PROBLEM DESCRIPTION: In the records below, find the line that contains "(n_alarm_mask[2] | (n_hours" and the line that contains "if (timer_update_i) begin". Set down exactly those lines and every line between them, and nothing more.
______
From an optimization exercise on the open Yosys and OpenROAD flow, aimed at small area and a short achievable clock period; shortcuts taken in it are not production practice.
Function was not checked in any run shown here: the RTL went through the layout flow alone.
Power figures rest on the tool's default switching activity, not on a simulated workload.

==> design.v <==
module rtc_top (
                input logic         clk_i,
                input logic         rstn_i,
                input logic         date_update_i,
                input logic [31:0]  date_i,
                output logic [31:0] date_o,
                input logic         clock_update_i,
                output logic [21:0] clock_o,
                input logic [21:0]  clock_i,
                input logic [9:0]   init_sec_cnt_i,
                input logic         calibre_update_i,
                input logic [15:0]  calibre_sec_cnt_i,
                output logic [15:0] calibre_sec_cnt_o,
                input logic         timer_update_i,
                input logic         timer_enable_i,
                input logic         timer_retrig_i,
                input logic [16:0]  timer_target_i,
                output logic [16:0] timer_value_o,
                input logic         alarm_enable_i,
                input logic [5:0]   alarm_mask_i,
                input logic         alarm_update_clock_i,
                input logic [21:0]  alarm_clock_i,
                output logic [21:0] alarm_clock_o,
                input logic         alarm_update_date_i,
                input logic [31:0]  alarm_date_i,
                output logic [31:0] alarm_date_o,
                input logic         event_flag_update_i,
                input logic [1:0]   event_flag_i,
                output logic [1:0]  event_flag_o,
                output logic        event_o
                );
   logic [7:0]  r_seconds, r_minutes;
   logic [5:0]  r_hours;
   logic [5:0]  r_day;
   logic [4:0]  r_month;
   logic [13:0] r_year;
   logic [15:0] r_sec_counter, r_sec_cnt_calibre;
   logic        r_tick;           
   logic [16:0] r_timer, r_timer_target;
   logic        r_timer_en, r_timer_retrig;
   logic        r_timer_match;    
   logic [7:0]  r_alarm_seconds, r_alarm_minutes;
   logic [5:0]  r_alarm_hours;
   logic [13:0] r_alarm_year;
   logic [4:0]  r_alarm_month;
   logic [5:0]  r_alarm_day;
   logic [5:0]  r_alarm_mask;
   logic        r_alarm_enable;
   logic        r_match;          
   logic        r_alarm_match;    
   logic [1:0]  r_event_flag;
   logic [7:0]  n_seconds, n_minutes;
   logic [5:0]  n_hours;
   logic [5:0]  n_day;
   logic [4:0]  n_month;
   logic [13:0] n_year;
   logic [15:0] n_sec_counter, n_sec_cnt_calibre;
   logic [16:0] n_timer, n_timer_target;
   logic        n_timer_en;
   logic [7:0]  n_alarm_seconds, n_alarm_minutes;
   logic [5:0]  n_alarm_hours;
   logic [13:0] n_alarm_year;
   logic [4:0]  n_alarm_month;
   logic [5:0]  n_alarm_day;
   logic [5:0]  n_alarm_mask;
   logic        n_alarm_enable;
   logic        n_match;
   logic [1:0]  n_event_flag;
   logic        s_alarm_event, s_timer_event;
   logic        s_upd_min, s_upd_hour, s_new_day;
   logic        s_end_of_month, s_end_of_year, s_leap;
   assign s_alarm_event = r_alarm_enable & r_match & ~r_alarm_match;
   assign s_timer_event = r_timer_en & r_timer_match;
   assign event_o       = s_alarm_event | s_timer_event;
   assign date_o            = {2'b00, r_year, 3'b000, r_month, 2'b00, r_day};
   assign clock_o           = {r_hours, r_minutes, r_seconds};
   assign calibre_sec_cnt_o = r_sec_cnt_calibre;
   assign timer_value_o     = r_timer;
   assign alarm_clock_o     = {r_alarm_hours, r_alarm_minutes, r_alarm_seconds};
   assign alarm_date_o      = {2'b00, r_alarm_year, 3'b000, r_alarm_month, 2'b00, r_alarm_day};
   assign event_flag_o      = r_event_flag;
   always_comb begin
      n_sec_cnt_calibre = calibre_update_i ? calibre_sec_cnt_i : r_sec_cnt_calibre;
      if (clock_update_i)
        n_sec_counter = {1'b0, init_sec_cnt_i, 5'h0};
      else if (r_tick)
        n_sec_counter = 16'h0;
      else
        n_sec_counter = r_sec_counter + 16'h1;
   end
   assign s_upd_min  = r_tick & (r_seconds == 8'h59);
   assign s_upd_hour = s_upd_min & (r_minutes == 8'h59);
   assign s_new_day  = s_upd_hour & (r_hours == 6'h23);
   always_comb begin
      n_seconds = r_seconds;
      n_minutes = r_minutes;
      n_hours   = r_hours;
      if (clock_update_i) begin
         n_seconds = clock_i[7:0];
         n_minutes = clock_i[15:8];
         n_hours   = clock_i[21:16];
      end else begin
         if (r_tick) begin
            n_seconds[3:0] = (r_seconds[3:0] >= 4'h9) ? 4'h0 : r_seconds[3:0] + 4'h1;
            if (r_seconds >= 8'h59)
              n_seconds[7:4] = 4'h0;
            else if (r_seconds[3:0] >= 4'h9)
              n_seconds[7:4] = r_seconds[7:4] + 4'h1;
         end
         if (s_upd_min) begin
            n_minutes[3:0] = (r_minutes[3:0] >= 4'h9) ? 4'h0 : r_minutes[3:0] + 4'h1;
            if (r_minutes >= 8'h59)
              n_minutes[7:4] = 4'h0;
            else if (r_minutes[3:0] >= 4'h9)
              n_minutes[7:4] = r_minutes[7:4] + 4'h1;
         end
         if (s_upd_hour) begin
            if (r_hours >= 6'h23)
              n_hours = 6'h00;
            else if (r_hours[3:0] >= 4'h9)
              n_hours = {r_hours[5:4] + 2'h1, 4'h0};
            else
              n_hours[3:0] = r_hours[3:0] + 4'h1;
         end
      end
   end
   assign s_leap = (~r_year[0] & (r_year[4] == r_year[1])) &
                   ((r_year[7:0] != 8'h00) | (~r_year[8] & (r_year[12] == r_year[9])));
   always_comb begin
      case (r_month)
        5'h01, 5'h03, 5'h05, 5'h07, 5'h08, 5'h10, 5'h12:
          s_end_of_month = (r_day == 6'h31);
        5'h04, 5'h06, 5'h09, 5'h11:
          s_end_of_month = (r_day == 6'h30);
        5'h02:
          s_end_of_month = (r_day == 6'h29) | (~s_leap & (r_day == 6'h28));
        default:
          s_end_of_month = 1'b0;
      endcase
   end
   assign s_end_of_year = s_end_of_month & (r_month == 5'h12);
   always_comb begin
      n_day   = r_day;
      n_month = r_month;
      n_year  = r_year;
      if (date_update_i) begin
         n_day   = date_i[5:0];
         n_month = date_i[12:8];
         n_year  = date_i[29:16];
      end else if (s_new_day) begin
         if (s_end_of_month)
           n_day = 6'h01;
         else if (r_day[3:0] != 4'h9)
           n_day[3:0] = r_day[3:0] + 4'h1;
         else
           n_day = {r_day[5:4] + 2'h1, 4'h0};
         if (s_end_of_year)
           n_month = 5'h01;
         else if (s_end_of_month) begin
            if (r_month[3:0] != 4'h9)
              n_month[3:0] = r_month[3:0] + 4'h1;
            else
              n_month = {1'b1, 4'h0};
         end
         if (s_end_of_year) begin
            if (r_year[3:0] != 4'h9)
              n_year[3:0] = r_year[3:0] + 4'h1;
            else begin
               n_year[3:0] = 4'h0;
               if (r_year[7:4] != 4'h9)
                 n_year[7:4] = r_year[7:4] + 4'h1;
               else begin
                  n_year[7:4] = 4'h0;
                  if (r_year[11:8] != 4'h9)
                    n_year[11:8] = r_year[11:8] + 4'h1;
                  else begin
                     n_year[11:8]  = 4'h0;
                     n_year[13:12] = r_year[13:12] + 2'h1;
                  end
               end
            end
         end
      end
   end
   always_comb begin
      n_alarm_seconds = r_alarm_seconds;
      n_alarm_minutes = r_alarm_minutes;
      n_alarm_hours   = r_alarm_hours;
      n_alarm_mask    = r_alarm_mask;
      n_alarm_enable  = r_alarm_enable;
      if (alarm_update_clock_i) begin
         n_alarm_enable  = alarm_enable_i;
         n_alarm_seconds = alarm_clock_i[7:0];
         n_alarm_minutes = alarm_clock_i[15:8];
         n_alarm_hours   = alarm_clock_i[21:16];
         n_alarm_mask    = alarm_mask_i;
      end else if (s_alarm_event)
        n_alarm_enable = 1'b0;
      n_alarm_year  = r_alarm_year;
      n_alarm_month = r_alarm_month;
      n_alarm_day   = r_alarm_day;
      if (alarm_update_date_i) begin
         n_alarm_year  = alarm_date_i[29:16];
         n_alarm_month = alarm_date_i[12:8];
         n_alarm_day   = alarm_date_i[5:0];
      end
   end
   assign n_match = (n_alarm_mask[5] | (n_year    == n_alarm_year))    &
                    (n_alarm_mask[4] | (n_month   == n_alarm_month))   &
                    (n_alarm_mask[3] | (n_day     == n_alarm_day))     &
                    (n_alarm_mask[2] | (n_hours   == n_alarm_hours))   &
                    (n_alarm_mask[1] | (n_minutes == n_alarm_minutes)) &
                    (n_alarm_mask[0] | (n_seconds == n_alarm_seconds));
   always_comb begin
      n_timer_target = r_timer_target;
      n_timer_en     = r_timer_en;
      n_timer        = r_timer;
      if (timer_update_i) begin
         n_timer_en     = timer_enable_i;
         n_timer_target = timer_target_i;
         n_timer        = 17'h0;
      end else if (r_timer_en) begin
         if (r_timer_match) begin
            if (!r_timer_retrig)
              n_timer_en = 1'b0;
            n_timer = 17'h0;
         end else
           n_timer = r_timer + 17'h1;
      end
   end
   always_comb begin
      n_event_flag = r_event_flag;
      if (event_flag_update_i) begin
         if (event_flag_i[0]) n_event_flag[0] = 1'b0;
         if (event_flag_i[1]) n_event_flag[1] = 1'b0;
      end else if (s_alarm_event)
        n_event_flag[0] = 1'b1;
      else if (s_timer_event)
        n_event_flag[1] = 1'b1;
   end
   always_ff @(posedge clk_i or negedge rstn_i) begin
      if (~rstn_i) begin
         r_seconds         <= 8'h0;
         r_minutes         <= 8'h0;
         r_hours           <= 6'h0;
         r_day             <= 6'h01;
         r_month           <= 5'h01;
         r_year            <= 14'h2000;
         r_sec_counter     <= 16'h0;
         r_sec_cnt_calibre <= 16'h7FFF;
         r_tick            <= 1'b0;
         r_timer           <= 17'h0;
         r_timer_target    <= 17'h0;
         r_timer_en        <= 1'b0;
         r_timer_retrig    <= 1'b0;
         r_timer_match     <= 1'b1;
         r_alarm_seconds   <= 8'h0;
         r_alarm_minutes   <= 8'h0;
         r_alarm_hours     <= 6'h0;
         r_alarm_year      <= 14'h0;
         r_alarm_month     <= 5'h0;
         r_alarm_day       <= 6'h0;
         r_alarm_mask      <= 6'h0;
         r_alarm_enable    <= 1'b0;
         r_match           <= 1'b0;
         r_alarm_match     <= 1'b0;
         r_event_flag      <= 2'h0;
      end else begin
         r_seconds         <= n_seconds;
         r_minutes         <= n_minutes;
         r_hours           <= n_hours;
         r_day             <= n_day;
         r_month           <= n_month;
         r_year            <= n_year;
         r_sec_counter     <= n_sec_counter;
         r_sec_cnt_calibre <= n_sec_cnt_calibre;
         r_tick            <= (n_sec_counter == n_sec_cnt_calibre);
         r_timer           <= n_timer;
         r_timer_target    <= n_timer_target;
         r_timer_en        <= n_timer_en;
         if (timer_update_i)
           r_timer_retrig  <= timer_retrig_i;
         r_timer_match     <= (n_timer == n_timer_target);
         r_alarm_seconds   <= n_alarm_seconds;
         r_alarm_minutes   <= n_alarm_minutes;
         r_alarm_hours     <= n_alarm_hours;
         r_alarm_year      <= n_alarm_year;
         r_alarm_month     <= n_alarm_month;
         r_alarm_day       <= n_alarm_day;
         r_alarm_mask      <= n_alarm_mask;
         r_alarm_enable    <= n_alarm_enable;
         r_match           <= n_match;
         r_alarm_match     <= r_match;
         r_event_flag      <= n_event_flag;
      end
   end
endmodule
______
YOUR RESPONSE:
                    (n_alarm_mask[2] | (n_hours   == n_alarm_hours))   &
                    (n_alarm_mask[1] | (n_minutes == n_alarm_minutes)) &
                    (n_alarm_mask[0] | (n_seconds == n_alarm_seconds));
   always_comb begin
      n_timer_target = r_timer_target;
      n_timer_en     = r_timer_en;
      n_timer        = r_timer;
      if (timer_update_i) begin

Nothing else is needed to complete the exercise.